Q. Is there a different outcome for new
ventures that employ pure strategies vs. hybrid
strategies? Maybe you explain the difference
between these two…
A. When we talk about pure and hybrid
strategies…an example of a pure strategy would
be Wal-Mart, where everything is dedicated
towards reducing costs. So their whole business
mandate is low cost, low cost, low cost and they
make their profits by having a better
cost-structure. Another pure strategy is having
an average cost-structure but adding more value
to their products. So a car manufacturer that
produced high end products, like a Rolls Royce
or a Ferrari. They are a premium product,
premium value at high quality, and that’s a
different pure strategy.
The hybrid is when you try to do a little bit of
operating efficiency and cost cutting and a
little bit of value add and so sometimes you
don’t have a product or service that’s really
clearly differentiated in terms of how it
creates value.
Q. Do you have an example of a Hybrid
Strategy?
A. An example of a company that started
as a pure play was WestJet.
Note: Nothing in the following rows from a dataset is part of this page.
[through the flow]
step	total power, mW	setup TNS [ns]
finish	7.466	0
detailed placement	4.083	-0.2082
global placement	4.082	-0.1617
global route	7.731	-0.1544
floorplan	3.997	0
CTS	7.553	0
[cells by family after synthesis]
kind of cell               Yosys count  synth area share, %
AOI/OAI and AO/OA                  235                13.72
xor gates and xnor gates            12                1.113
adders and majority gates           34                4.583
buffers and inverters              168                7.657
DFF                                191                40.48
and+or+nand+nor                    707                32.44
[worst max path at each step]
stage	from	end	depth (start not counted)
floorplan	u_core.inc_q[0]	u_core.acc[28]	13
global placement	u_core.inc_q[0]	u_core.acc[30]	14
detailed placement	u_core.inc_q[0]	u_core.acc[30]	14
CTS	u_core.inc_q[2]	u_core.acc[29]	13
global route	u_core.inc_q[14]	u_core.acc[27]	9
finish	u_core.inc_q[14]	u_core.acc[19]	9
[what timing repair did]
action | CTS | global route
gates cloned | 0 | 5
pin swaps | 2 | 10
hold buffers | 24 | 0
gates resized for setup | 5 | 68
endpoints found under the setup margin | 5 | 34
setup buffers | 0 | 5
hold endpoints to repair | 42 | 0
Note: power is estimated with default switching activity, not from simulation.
File: src/rtl/cpu_pkg.sv
// ============================================================================
// cpu_pkg : shared state encoding and next-PC source indices
// Rev 1.0
// ============================================================================
`default_nettype none

package cpu_pkg;

  typedef enum logic [0:0] {
    ST_RUN      = 1'b0,
    ST_EXC_JUMP = 1'b1
  } pc_state_t;

  localparam int SRC_ALU    = 0;
  localparam int SRC_ALUOUT = 1;
  localparam int SRC_CONCAT = 2;
  localparam int SRC_MDR    = 3;
  localparam int SRC_EPC    = 4;

  localparam int EXC_CODE_W = 2;

endpackage

`default_nettype wire

File: src/rtl/pc_src_mux.sv
// ============================================================================
// pc_src_mux : NUM_SRC-way flattened-bus mux with out-of-range flag
// Rev 1.0
// ============================================================================
`default_nettype none

module pc_src_mux #(
  parameter int DATA_W  = 32,
  parameter int NUM_SRC = 5,
  parameter int SEL_W   = $clog2(NUM_SRC)
) (
  input  logic [SEL_W-1:0]          sel,
  input  logic [NUM_SRC*DATA_W-1:0] bus,
  output logic [DATA_W-1:0]         out,
  output logic                      out_of_range
);

  always_comb begin
    out = '0;
    for (int k = 0; k < NUM_SRC; k++) begin
      if (sel == SEL_W'(k)) begin
        out = bus[k*DATA_W +: DATA_W];
      end
    end
  end

  // Unreachable when NUM_SRC is a power of two; the compare then folds away.
  assign out_of_range = ({{(32 - SEL_W){1'b0}}, sel} >= 32'(NUM_SRC));

endmodule

`default_nettype wire

File: src/rtl/pc_next_unit.sv
// ============================================================================
// pc_next_unit : next-PC selection, PC/EPC registers and exception redirect
// Rev 1.0
// ============================================================================
`default_nettype none

module pc_next_unit
  import cpu_pkg::*;
#(
  parameter int              DATA_W    = 32,
  parameter int              NUM_SRC   = 5,
  parameter logic [DATA_W-1:0] RESET_PC = 32'h0000_0000,
  parameter logic [DATA_W-1:0] EXC_BASE = 32'h0000_0400,
  parameter bit              ALIGN_CHK = 1'b1,
  localparam int             SEL_W     = $clog2(NUM_SRC)
) (
  input  logic                      clk,
  input  logic                      reset,
  input  logic [SEL_W-1:0]          src_sel,
  input  logic [NUM_SRC*DATA_W-1:0] src_bus,
  input  logic                      pc_write,
  input  logic                      pc_write_cond,
  input  logic                      cond_true,
  input  logic                      exc_req,
  input  logic [EXC_CODE_W-1:0]     exc_code,
  output logic [DATA_W-1:0]         pc_out,
  output logic [DATA_W-1:0]         epc_out,
  output logic                      busy,
  output logic                      sel_err,
  output logic                      align_err
);

  pc_state_t             state;
  logic [EXC_CODE_W-1:0] code;
  logic [DATA_W-1:0]     target;
  logic                  sel_oor;
  logic                  do_wr;
  logic                  misaligned;
  logic [DATA_W-1:0]     exc_vector;

  pc_src_mux #(
    .DATA_W  (DATA_W),
    .NUM_SRC (NUM_SRC),
    .SEL_W   (SEL_W)
  ) u_src_mux (
    .sel          (src_sel),
    .bus          (src_bus),
    .out          (target),
    .out_of_range (sel_oor)
  );

  assign do_wr      = pc_write | (pc_write_cond & cond_true);
  assign misaligned = ALIGN_CHK && (target[1:0] != 2'b00);
  // Vector offset is the cause scaled to a word index; the add wraps silently.
  assign exc_vector = EXC_BASE + DATA_W'({code, 2'b00});

  always_ff @(posedge clk) begin
    if (reset) begin
      state     <= ST_RUN;
      pc_out    <= RESET_PC;
      epc_out   <= '0;
      code      <= '0;
      busy      <= 1'b0;
      sel_err   <= 1'b0;
      align_err <= 1'b0;
    end else begin
      align_err <= 1'b0;
      case (state)
        ST_RUN: begin
          if (exc_req) begin
            epc_out <= pc_out;
            code    <= exc_code;
            state   <= ST_EXC_JUMP;
            busy    <= 1'b1;
          end else if (do_wr) begin
            if (sel_oor) begin
              sel_err <= 1'b1;
            end else if (misaligned) begin
              align_err <= 1'b1;
            end else begin
              pc_out <= target;
            end
          end
        end
        ST_EXC_JUMP: begin
          pc_out <= exc_vector;
          state  <= ST_RUN;
          busy   <= 1'b0;
        end
        default: begin
          state <= ST_RUN;
          busy  <= 1'b0;
        end
      endcase
    end
  end

endmodule

`default_nettype wire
WestJet entered the
market, they used the Southwest Airlines
business model. [They used] one kind of jet,
only flew into secondary airports, no
multi-classes of service, no meals –you know,
everything was cost cutting, cost cutting, cost
cutting –and that was the Southwest discount
model. And it’s been replicated in easyJet and
Europe and several other carriers. Over the past
several years they’ve [WestJet] really evolved
that strategy and tried to create more value.
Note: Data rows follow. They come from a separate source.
### src/rtl/gate_op_pkg.sv
// Shared definitions for the gate-op arbiter: opcode values and FSM states.
package gate_op_pkg;

    // Opcode encoding for the shared bitwise unit
    localparam logic [1:0] OP_AND  = 2'b00;
    localparam logic [1:0] OP_OR   = 2'b01;
    localparam logic [1:0] OP_XOR  = 2'b10;
    localparam logic [1:0] OP_NAND = 2'b11;

    // Arbiter control states
    typedef enum logic [1:0] {
        IDLE = 2'b00,
        EXEC = 2'b01,
        RESP = 2'b10
    } state_t;

endpackage : gate_op_pkg

### src/rtl/gate_op_unit.sv
// Combinational WIDTH-bit bitwise logic unit: y = f(op, a, b).
module gate_op_unit
    import gate_op_pkg::*;
#(
    parameter int WIDTH = 4
) (
    input  logic [1:0]       op_i,
    input  logic [WIDTH-1:0] a_i,
    input  logic [WIDTH-1:0] b_i,
    output logic [WIDTH-1:0] y_o
);

    // Select the bitwise function named by the opcode
    always_comb begin
        y_o = '0;
        unique case (op_i)
            OP_AND:  y_o = a_i & b_i;
            OP_OR:   y_o = a_i | b_i;
            OP_XOR:  y_o = a_i ^ b_i;
            OP_NAND: y_o = ~(a_i & b_i);
            default: y_o = '0;
        endcase
    end

endmodule : gate_op_unit

### src/rtl/gate_op_arbiter.sv
// Round-robin arbiter sharing one bitwise logic unit among N_REQ requesters.
// One transaction: grant (IDLE->EXEC), compute (EXEC->RESP), handshake (RESP->IDLE).
module gate_op_arbiter
    import gate_op_pkg::*;
#(
    parameter  int N_REQ = 4,
    parameter  int WIDTH = 4,
    localparam int IDW   = $clog2(N_REQ)
) (
    input  logic                   clk,
    input  logic                   rst_n,
    input  logic [N_REQ-1:0]       req,
    input  logic [2*N_REQ-1:0]     op,
    input  logic [WIDTH*N_REQ-1:0] a_in,
    input  logic [WIDTH*N_REQ-1:0] b_in,
    output logic [N_REQ-1:0]       gnt,
    output logic                   res_valid,
    output logic [WIDTH-1:0]       res_data,
    output logic [IDW-1:0]         res_id,
    input  logic                   res_ready,
    output logic                   busy
);

    state_t             state_q, state_d;
    logic [IDW-1:0]     rr_q, rr_d;
    logic [IDW-1:0]     win_q, win_d;
    logic [1:0]         op_q, op_d;
    logic [WIDTH-1:0]   a_q, a_d;
    logic [WIDTH-1:0]   b_q, b_d;
    logic [N_REQ-1:0]   gnt_q, gnt_d;
    logic               res_valid_q, res_valid_d;
    logic [WIDTH-1:0]   res_data_q, res_data_d;
    logic [IDW-1:0]     res_id_q, res_id_d;

    logic               pick_valid;
    logic [IDW-1:0]     pick_idx;
    logic [IDW-1:0]     pick_next;
    logic [1:0]         sel_op;
    logic [WIDTH-1:0]   sel_a;
    logic [WIDTH-1:0]   sel_b;
    logic [WIDTH-1:0]   unit_y;

    // Shared datapath works on the latched operands of the current winner
    gate_op_unit #(
        .WIDTH (WIDTH)
    ) u_unit (
        .op_i (op_q),
        .a_i  (a_q),
        .b_i  (b_q),
        .y_o  (unit_y)
    );

    // Rotate-priority encode: first set request at or above rr_q, wrapping
    always_comb begin
        logic [IDW:0] cand;
        logic [IDW:0] nxt;
        pick_valid = 1'b0;
        pick_idx   = '0;
        cand       = '0;
        for (int unsigned i = 0; i < N_REQ; i++) begin
            cand = {1'b0, rr_q} + (IDW+1)'(i);
            if (cand >= (IDW+1)'(N_REQ)) begin
                cand = cand - (IDW+1)'(N_REQ);
            end
            if (!pick_valid && req[cand[IDW-1:0]]) begin
                pick_valid = 1'b1;
                pick_idx   = cand[IDW-1:0];
            end
        end
        nxt = {1'b0, pick_idx} + (IDW+1)'(1);
        if (nxt == (IDW+1)'(N_REQ)) begin
            nxt = '0;
        end
        pick_next = nxt[IDW-1:0];
    end

    // Operand/opcode mux for the candidate winner
    always_comb begin
        sel_op = op[2*int'(pick_idx) +: 2];
        sel_a  = a_in[WIDTH*int'(pick_idx) +: WIDTH];
        sel_b  = b_in[WIDTH*int'(pick_idx) +: WIDTH];
    end

    // Next-state and output-register logic; gnt defaults low so it pulses once
    always_comb begin
        state_d     = state_q;
        rr_d        = rr_q;
        win_d       = win_q;
        op_d        = op_q;
        a_d         = a_q;
        b_d         = b_q;
        gnt_d       = '0;
        res_valid_d = res_valid_q;
        res_data_d  = res_data_q;
        res_id_d    = res_id_q;
        unique case (state_q)
            IDLE: begin
                if (pick_valid) begin
                    win_d           = pick_idx;
                    op_d            = sel_op;
                    a_d             = sel_a;
                    b_d             = sel_b;
                    gnt_d[pick_idx] = 1'b1;
                    rr_d            = pick_next;
                    state_d         = EXEC;
                end
            end
            EXEC: begin
                res_data_d  = unit_y;
                res_id_d    = win_q;
                res_valid_d = 1'b1;
                state_d     = RESP;
            end
            RESP: begin
                if (res_valid_q && res_ready) begin
                    res_valid_d = 1'b0;
                    state_d     = IDLE;
                end
            end
            default: begin
                state_d = IDLE;
            end
        endcase
    end

    // State and datapath registers, cleared asynchronously
    always_ff @(posedge clk or negedge rst_n) begin
        if (!rst_n) begin
            state_q     <= IDLE;
            rr_q        <= '0;
            win_q       <= '0;
            op_q        <= '0;
            a_q         <= '0;
            b_q         <= '0;
            gnt_q       <= '0;
            res_valid_q <= 1'b0;
            res_data_q  <= '0;
            res_id_q    <= '0;
        end else begin
            state_q     <= state_d;
            rr_q        <= rr_d;
            win_q       <= win_d;
            op_q        <= op_d;
            a_q         <= a_d;
            b_q         <= b_d;
            gnt_q       <= gnt_d;
            res_valid_q <= res_valid_d;
            res_data_q  <= res_data_d;
            res_id_q    <= res_id_d;
        end
    end

    assign gnt       = gnt_q;
    assign res_valid = res_valid_q;
    assign res_data  = res_data_q;
    assign res_id    = res_id_q;
    assign busy      = (state_q != IDLE);

endmodule : gate_op_arbiter
### config.mk
export PLATFORM = sky130hd
export DESIGN_NAME = gate_op_arbiter
export DESIGN_NICKNAME = d
export VERILOG_FILES = /design/src/rtl/gate_op_pkg.sv /design/src/rtl/gate_op_unit.sv /design/src/rtl/gate_op_arbiter.sv
export SDC_FILE = /design/constraint.sdc
export NUM_CORES = 1
export LEC_CHECK = 0
export CAP_MARGIN = 10
export CORE_ASPECT_RATIO = 1.4
export CORE_MARGIN = 2
export CORE_UTILIZATION = 50
export DETAILED_ROUTE_END_ITERATION = 16
export PLACE_DENSITY = 0.93
export SYNTH_ARGS = -nofsm -noshare
export SYNTH_HDL_FRONTEND = slang
export SYNTH_HIERARCHICAL = 1
export SYNTH_SLANG_ARGS = --single-unit
export TNS_END_PERCENT = 20
### constraint.sdc
create_clock -name clk -period 3.49 [get_ports clk]
set_input_delay 0.8725 -clock clk [delete_from_list [all_inputs] [get_ports clk]]
set_output_delay 0.8725 -clock clk [all_outputs]
set_load 0.05 [all_outputs]
# Yosys cells after proc, flatten, opt, wreduce, memory -nomap -nowiden

Index checks and enable logic that the tools add are counted.

Equality and inequality tests: 8
Bitwise operators: 4
Mux-type cells: 31
Add/sub/neg operators: 8
$lt $le $gt $ge: 10
Shift operators: 3
Reductions and logical operators: 15

Operators with widths:

| operator                                                   | count |
|---|---|
| variable part select 16 x 5 -> 4 bit                       | 2 |
| two-way mux 2 bit                                          | 11 |
| one-hot mux 4 bit (4 select lines)                         | 1 |
| less-than comparator 2 x 3 -> 1 bit, second input constant | 5 |
| two-way mux 1 bit                                          | 10 |
| greater-or-equal comparator 3 bit, second input constant   | 3 |
| binary-select mux 1 bit (select 2 bit)                     | 4 |
| two-way mux 4 bit                                          | 2 |
| variable part select 8 x 4 -> 2 bit                        | 1 |
| subtractor 2 x 1 -> 2 bit, second input constant           | 4 |
| adder 2 x 1 -> 3 bit, second input constant                | 2 |
| adder 2 x 2 -> 3 bit, second input constant                | 2 |
| == test 2 bit, second input constant                       | 3 |
| one-hot mux 2 bit (3 select lines)                         | 1 |
| AND reduction 2 bit                                        | 3 |
| logical AND 1 bit                                          | 5 |
| AND 4 bit                                                  | 1 |
| == test 2 x 1 -> 1 bit, second input constant              | 2 |
| logical NOT 2 bit                                          | 2 |
| inequality test 2 bit, second input constant               | 2 |
| NOT 4 bit                                                  | 1 |
| bitwise OR 4 bit                                           | 1 |
| nonzero test 2 bit                                         | 2 |
| XOR 4 bit                                                  | 1 |
| 6 further kinds                                            | 8 |

Input port bits: 47
Flip-flop bits (word level): 27
Output and inout port bits: 12
Logic and storage cells: 89

# Longest topological paths before layout

Depth after elaboration: 20
Mapped depth: 7
Depth with buffers taken out: 6

# By module

Netlist, hierarchy kept.

By module, submodules not included:

| module          | seq. area each (sq um) | instances | cells an instance | area each (sq um) |
|---|---|---|---|---|
| gate_op_arbiter | 675.6                  | 1         | 145               | 1585.3 |
| gate_op_unit    | 0.0                    | 1         | 30                | 285.3 |

# Worst setup path before layout

No wires, ideal clock.

Kind: input to register
Start: input req[2]
End: register rr_q[1]
Required time: 3365 ps
Path buffers: 1
Arrival time: 2271 ps
Path slack: 1095 ps
Stages on the path: 6
Setup time: 125 ps
Cells stage by stage: nor2b_2 -> or4b_4 -> nand2_4 -> buf_6 -> ha_1 -> mux2_2

Cells in the longest elaborated chain, start to end: 15
Elaborated cells between the ends (all ways): 26
Classes of those cells: 1 x add/sub; 1 x eq/ne; 17 x mux; 7 x reduce/logical

Ends and longest elaborated chain:

| item                                    | RTL line               | text |
|---|---|---|
| start: declaration                      | gate_op_arbiter.sv:12  | `input logic [N_REQ-1:0] req,` |
| binary-select mux 1 bit (select 2 bit)  | gate_op_arbiter.sv:65  | `if (!pick_valid && req[cand[IDW-1:0]]) begin` |
| two-way mux 1 bit (implied by the code) | gate_op_arbiter.sv:65  |  |
| two-way mux 1 bit                       | gate_op_arbiter.sv:65  |  |
| logical NOT 1 bit                       | gate_op_arbiter.sv:65  |  |
| logical AND 1 bit                       | gate_op_arbiter.sv:65  |  |
| two-way mux 1 bit                       | gate_op_arbiter.sv:65  |  |
| logical NOT 1 bit                       | gate_op_arbiter.sv:65  |  |
| logical AND 1 bit                       | gate_op_arbiter.sv:65  |  |
| two-way mux 1 bit                       | gate_op_arbiter.sv:65  |  |
| logical NOT 1 bit                       | gate_op_arbiter.sv:65  |  |
| logical AND 1 bit                       | gate_op_arbiter.sv:65  |  |
| two-way mux 2 bit (*)                   | gate_op_arbiter.sv:65  |  |
| adder 2 x 1 -> 3 bit (*)                | gate_op_arbiter.sv:70  | `nxt = {1'b0, pick_idx} + (IDW+1)'(1);` |
| == test 3 bit                           | gate_op_arbiter.sv:71  | `if (nxt == (IDW+1)'(N_REQ)) begin` |
| two-way mux 2 bit (*)                   | gate_op_arbiter.sv:71  |  |
| via pick_next[1]                        | gate_op_arbiter.sv:37  | `logic [IDW-1:0] pick_next;` |
| end signal: assignment                  | gate_op_arbiter.sv:141 | `rr_q <= rr_d;` |
| end: declaration                        | gate_op_arbiter.sv:25  | `logic [IDW-1:0] rr_q, rr_d;` |

Mark *: on every way through the listed nets, which the timed path passes. The rest lies on a longest branch. The select of a mux whose other input is x is not followed.
A chain may end at the register's enable or synchronous reset.

# Worst setup path in the final report

Start: input req[3]
End: register rr_q[1]

Same word-level chain as after synthesis.

==> results.json <==
{
  "cp.required_ns": 3.65,
  "hold_viol": 0,
  "core_area_mm2": 0.00361,
  "drcViolationCount": 0,
  "synth_compound_area_frac": 0.225,
  "wl_per_cell_um": 14.1,
  "path_clk_slew_ns": 0.09,
  "maxSlewViolCount": 0,
  "syn_nets": 231,
  "clkSinkCount": 27,
  "overflow": 0,
  "yosys.area_share.adder": 0.0602,
  "p_int_w": 0.00115,
  "cp_slowest_cell": "or4b_4",
  "yosysMostFrequentCell": "dfrtp_1",
  "syn_to_final_growth_pct": 32.2,
  "synth_simple_gate_area_frac": 0.161,
  "cts_resized": 0,
  "sequentialPowerShare": 0.284,
  "fmax_mhz": 354,
  "cp.arrival_ns": 2.99,
  "worstMarginPinSlew_ns": 0.571,
  "synthXorXnorAreaFrac": 0,
  "insertion_delay_ns": 0.27,
  "synth-async-reset-ratio": 1.00,
  "startpoint_type": "input pin",
  "syn-instance-count": 175,
  "synth.largest_area_cell": "dfrtp_1",
  "num_vias": 1463,
  "drive_gt1_frac": 0.212,
  "ys_seq_area_frac": 0.361,
  "die_area_mm2": 0.00425,
  "h-tree-depth": 1,
  "setup-violations-final": 0,
  "first_pass_iters": 4,
  "num_rows": 26,
  "ys_ff_latch": 27,
  "crit_path_end_kind": "flip-flop",
  "yosys_warnings": 6,
  "die_y_um": 76.4,
  "routed_via_density": 5.46,
  "drtIter0Drc": 15,
  "cts_root_buffer": "clkbuf_8",
  "numCtsBuffers": 3,
  "synth_common_cells": "27 x dfrtp_1, 20 x and3_1, 15 x nand2_1, 14 x a211oi_2, 10 x inv_1",
  "rsz0062_at_grt": "false",
  "synthMuxAreaShare": 0.117,
  "synth_top_family_by_area": "compound AO/OA/AOI/OAI gates",
  "synthesis.area_mm2": 0.00187,
  "syn_avg_cell_area_um2": 10.7,
  "ios": 59,
  "run_status": "completed",
  "start_util": 0.518,
  "hpwl_um": 3010,
  "finalSetupTns_ns": 0,
  "cts_tree": "built",
  "hp-class": "flip-flop to flip-flop",
  "crit_buf_inv": 1,
  "io_buffers": 58,
  "antenna_found_initial": 0,
  "slew_headroom": 0.619,
  "synth_area_leaders": "dfrtp_1 36%, a211oi_2 9.4%, and3_1 6.7%",
  "criticalPathCategory": "input pin to flip-flop",
  "postCtsHoldBufs": 0,
  "holdWs_ns": 0.489,
  "min_period_over_period": 0.809,
  "num_antenna_cells": 0,
  "p_clk_frac": 0.083,
  "clockBufferDepth": 2,
  "finalCriticalPeriod_ns": 2.82,
  "post_cts_buffers": 0,
  "p_per_area_mw_per_mm2": 859,
  "switching_power_w": 0.000970,
  "track_usage": 0.190,
  "nets": 283,
  "combPwrFrac": 0.633,
  "switching_share": 0.457,
  "grt_pass1_vias": 1507,
  "p_leak_nw": 1.09,
  "ys_types": 35,
  "cp_cell_sequence": "clkdlybuf4s50_1 -> nor2_2 -> or4b_4 -> nand2_4 -> ha_1 -> mux2_2",
  "die_w_um": 55.7,
  "critPathTopFamily": "simple AND/OR/NAND/NOR gates",
  "cp_max_fo": 21,
  "grt_pass1_wl_um": 6590,
  "drt_wl_total_um": 3770,
  "synth_edf_count": 0,
  "grt_max_degree": 28,
  "ir_drop_mv": 0.629,
  "synth.top_cell.area_share": 0.361,
  "maxCapViolCount": 0,
  "ant_nets": 0,
  "finClkSkew_ns": 0.00192,
  "routabilityCongestion": 0.849,
  "max_stage_delay_ns": 0.66,
  "synthFlopType": "dfrtp_1"
}
-- final timing paths --
check / start / endpoint / slack (ns) / cells past startpoint
setup reg to reg: rr_q[1] / rr_q[1] / 1.41 / 4
max in group asynchronous: rst_n / res_data[2] / 2.27 / 2
setup / recovery: req[3] / rr_q[1] / 0.67 / 6
hold reg to reg: state_q[1] / res_valid / 0.49 / 1
hold / removal: state_q[1] / res_valid / 0.49 / 1
min in group asynchronous: rst_n / gnt[0] / 0.97 / 2
-- through the flow --
| step | setup slack [ns] | util | power [W] | instances | instance area [um^2] |
|---|---|---|---|---|---|
| after floorplan | 1.09 | - | 0.00167 | 175 | 1870 |
| after global placement | 0.414 | 0.672 | 0.00189 | 264 | 2420 |
| after detailed placement | 0.364 | 0.672 | 0.00196 | 264 | 2420 |
| after CTS | 0.677 | 0.685 | 0.00214 | 268 | 2470 |
| after global routing | 0.602 | 0.685 | 0.00229 | 268 | 2470 |
| final | 0.668 | 0.685 | 0.00213 | 268 | 2470 |
-- cell type report --
class / instances / area (um^2)
Inverter: 11 / 41.3
Clock buffer: 3 / 41.3
Sequential cell: 27 / 676
Tap cell: 42 / 52.6
Timing Repair Buffer: 61 / 603
Multi-Input combinational cell: 123 / 1050
Clock inverter: 1 / 7.51
Fill cell: 267 / 1140
-- sequential cells by signal, indices dropped and copies added (netlist names) --
name / flops
op_q: 2
state_q: 2
gnt: 4
a_q: 4
res_valid: 1
win_q: 2
res_data: 4
rr_q: 2
b_q: 4
res_id: 2
-- per-layer routing --
| layer | share of wire | track usage | vias to the layer above | routed length [um] |
|---|---|---|---|---|
| li1 | - | - | 731 | - |
| met1 | 0.39 | 0.213 | 691 | 1470 |
| met2 | 0.57 | 0.356 | 37 | 2130 |
| met3 | 0.029 | 0.0204 | 4 | 111 |
| met4 | 0.014 | 0.0805 | 0 | 52 |
| met5 | 0 | 0 | - | 0 |
-- cell usage in the layout (no fill, tap or decap), types with 4 or more instances in the layout --
cell and instances:
mux2_4 4, inv_1 10, clkdlybuf4s50_1 58, a211oi_2 14
mux2_2 7, ha_1 9, o31ai_2 7, nand2_1 15
a211oi_1 8, mux2i_1 8, nor2_1 5, nor2b_1 5
dfrtp_1 27, and3_1 20
-- power by group through the flow --
stage | logic [W] | registers [W] | clock network (W)
2_1_floorplan | 0.000922 | 0.000751 | 0
3_3_place_gp | 0.00129 | 0.000598 | 0
3_5_place_dp | 0.00134 | 0.000612 | 0
5_1_grt | 0.00147 | 0.000632 | 0.000189
6_report | 0.00135 | 0.000603 | 0.000177
4_1_cts | 0.00135 | 0.000607 | 0.000181
-- logic make-up (layout without fill, tap and decap cells) --
| group | count (synthesis) | in the layout |
|---|---|---|
| mux | 19 | 19 |
| buf+inv | 25 | 76 |
| compound gates | 42 | 42 |
| simple gates | 53 | 53 |
| fa+ha+maj | 9 | 9 |
| flops | 27 | 27 |
-- worst reg2reg max path, delay by kind of cell, from the launching register on --
kind	cells	cell delay, ns
fa+ha+maj	1	0.28
flops	1	0.46
mux	1	0.26
simple gates	2	0.97
(Power assumes the default switching activity.)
They’ve got the leather seats, they’ve got the
TV, they’ve got the longer haul routes, and
they’re flying into primary airports like
Pearson. So they’ve really moved into that
middle space. Air Canada meanwhile, has started
as the premium airline, originally, and now has
tried to cut costs, and cut costs, and cut
costs, so they’ve moved into the middle space.
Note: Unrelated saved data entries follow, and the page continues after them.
===== src/rtl/accumulation_writeback_streamer_pkg.sv =====
// Shared types and constants for the accumulation-buffer writeback streamer.
// The skid FIFO depth is fixed: three entries cover the read latency plus one stalled word.
package accumulation_writeback_streamer_pkg;

    localparam int FIFO_DEPTH = 3;
    localparam int FIFO_CNT_W = $clog2(FIFO_DEPTH + 1);
    localparam int FIFO_PTR_W = $clog2(FIFO_DEPTH);

    typedef enum logic [1:0] {
        IDLE  = 2'd0,
        READ  = 2'd1,
        DRAIN = 2'd2,
        DONE  = 2'd3
    } state_t;

    function automatic logic [FIFO_PTR_W-1:0] ptr_inc(input logic [FIFO_PTR_W-1:0] ptr);
        return (ptr == FIFO_PTR_W'(FIFO_DEPTH - 1)) ? '0 : ptr + FIFO_PTR_W'(1);
    endfunction

endpackage


===== src/rtl/accumulation_writeback_streamer_wb_skid_fifo.sv =====
// Small synchronous FIFO between the writeback read port and the output stream.
// Push and pop in the same cycle are allowed even when full.
module wb_skid_fifo
    import accumulation_writeback_streamer_pkg::*;
#(
    parameter int DATA_WIDTH = 64
) (
    input  logic                  clk,
    input  logic                  rst_n,
    input  logic                  push,
    input  logic [DATA_WIDTH-1:0] push_data,
    input  logic                  pop,
    output logic [DATA_WIDTH-1:0] head,
    output logic [FIFO_CNT_W-1:0] count,
    output logic                  empty,
    output logic                  full
);

    logic [DATA_WIDTH-1:0] mem [FIFO_DEPTH];
    logic [FIFO_PTR_W-1:0] wr_ptr;
    logic [FIFO_PTR_W-1:0] rd_ptr;
    logic                  do_push;
    logic                  do_pop;

    assign empty   = (count == '0);
    assign full    = (count == FIFO_CNT_W'(FIFO_DEPTH));
    assign do_pop  = pop && !empty;
    assign do_push = push && (!full || do_pop);
    assign head    = mem[rd_ptr];

    always_ff @(posedge clk or negedge rst_n) begin
        if (!rst_n) begin
            for (int i = 0; i < FIFO_DEPTH; i++) begin
                mem[i] <= '0;
            end
            wr_ptr <= '0;
            rd_ptr <= '0;
            count  <= '0;
        end else begin
            if (do_push) begin
                mem[wr_ptr] <= push_data;
                wr_ptr      <= ptr_inc(wr_ptr);
            end
            if (do_pop) begin
                rd_ptr <= ptr_inc(rd_ptr);
            end
            count <= count + FIFO_CNT_W'(do_push) - FIFO_CNT_W'(do_pop);
        end
    end

endmodule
So what you see are both airlines, which
originally had very different strategies, have
kind of converged on the middle where they look
pretty similar now, when you look at the
pricing, the quality, the root structure,
there’s not a whole lot to distinguish between
Air Canada and WestJet. Air Canada of course is
a much larger international presence. But
they’ve both kind of evolved towards this middle
strategy, and neither of them is as pure as they
were, say, five years ago.
Now, what we’ve found is, we’ve done research
that’s looked at thousands of companies over
about a six year period, and the prediction and
theory was, and this goes back a guy named
Michael Porter, that pure strategies should
outperform hybrid strategies because you’re
dedicated to what you’re doing, you’ve got a
clear value proposition and everybody in the
organization is organized in the right way. When
you start running a hybrid strategy you’re not
quite as good on some dimensions, and people are
sometimes confused about where their priorities
should be. You know, should we be spending more
time at cost cutting or more on value adding,
and it gets a little blurry. What we’ve found is
that the pure strategies do make higher profits,
they’ve got better operating margins [and] they
tend to be more profitable. But they also tend
to be riskier because you’re dedicating all your
resources to one specific set of activities and
if the market shifts a little bit or the
competitive landscape changes a little bit,
you’re more exposed. If you think about a hybrid
strategy as you maintain a little bit of
expertise in one area and a little bit of
expertise in the other, if the market shifts,
you can shift with it a little more easily but
by maintaining all those different capabilities
or skills. It’s like having an option. You’re
kind of buying insurance against what the market
might do in the future. And the cost of that is
reduced profitability today.
The trade off, you see, is hybrids kind of
combine strategies, tend to be safer in the long
run, grow to a larger size because they stick
around longer and they can often service more
customers –though not as profitably. The pure
companies [see] higher profit rates, but it’s
riskier. There is risk in return as in most
things in life. And that’s a choice an
individual entrepreneur has to make.
That was Stewart Thornhill, Professor of
Strategic Management and Entrepreneurship at the Richard Ivey School of
Business.
Professor
Stewart Thornhill
is the ERA Fellow in Entrepreneurship.